**EXERCISE DETAILS:** Word for word, set down the listing that appears after this line.
SUPPLIED RECORDS section start
===== src/design/oam_pkg.sv =====
// Constants and types shared by the operand addressing unit and its register file.
// Assumes a 16-bit word machine with eight general registers.
package oam_pkg;

  localparam int DATA_W = 16;
  localparam int REG_N  = 8;
  localparam int SEL_W  = 3;
  localparam int SPEC_W = 6;

  // Operand specifier layout: mode in the upper three bits, register below
  localparam int SPEC_MODE_LSB = 3;
  localparam int SPEC_REG_LSB  = 0;

  localparam logic [2:0] MODE_REG       = 3'h0;
  localparam logic [2:0] MODE_REG_DEF   = 3'h1;
  localparam logic [2:0] MODE_AINC      = 3'h2;
  localparam logic [2:0] MODE_AINC_DEF  = 3'h3;
  localparam logic [2:0] MODE_ADEC      = 3'h4;
  localparam logic [2:0] MODE_ADEC_DEF  = 3'h5;
  localparam logic [2:0] MODE_INDEX     = 3'h6;
  localparam logic [2:0] MODE_INDEX_DEF = 3'h7;

  localparam logic [2:0] SP_SEL = 3'h6;
  localparam logic [2:0] PC_SEL = 3'h7;

  localparam logic [15:0] WORD_STEP = 16'h0002;
  localparam logic [15:0] BYTE_STEP = 16'h0001;
  localparam logic [15:0] REG_RESET = 16'h0000;

  typedef enum logic [1:0] {
    OAM_IDLE,
    OAM_INDEX,
    OAM_DEFER,
    OAM_IMM
  } oam_state_e;

endpackage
SUPPLIED RECORDS section end
**OUTPUT:**
===== src/design/oam_pkg.sv =====
// Constants and types shared by the operand addressing unit and its register file.
// Assumes a 16-bit word machine with eight general registers.
package oam_pkg;

  localparam int DATA_W = 16;
  localparam int REG_N  = 8;
  localparam int SEL_W  = 3;
  localparam int SPEC_W = 6;

  // Operand specifier layout: mode in the upper three bits, register below
  localparam int SPEC_MODE_LSB = 3;
  localparam int SPEC_REG_LSB  = 0;

  localparam logic [2:0] MODE_REG       = 3'h0;
  localparam logic [2:0] MODE_REG_DEF   = 3'h1;
  localparam logic [2:0] MODE_AINC      = 3'h2;
  localparam logic [2:0] MODE_AINC_DEF  = 3'h3;
  localparam logic [2:0] MODE_ADEC      = 3'h4;
  localparam logic [2:0] MODE_ADEC_DEF  = 3'h5;
  localparam logic [2:0] MODE_INDEX     = 3'h6;
  localparam logic [2:0] MODE_INDEX_DEF = 3'h7;

  localparam logic [2:0] SP_SEL = 3'h6;
  localparam logic [2:0] PC_SEL = 3'h7;

  localparam logic [15:0] WORD_STEP = 16'h0002;
  localparam logic [15:0] BYTE_STEP = 16'h0001;
  localparam logic [15:0] REG_RESET = 16'h0000;

  typedef enum logic [1:0] {
    OAM_IDLE,
    OAM_INDEX,
    OAM_DEFER,
    OAM_IMM
  } oam_state_e;

endpackage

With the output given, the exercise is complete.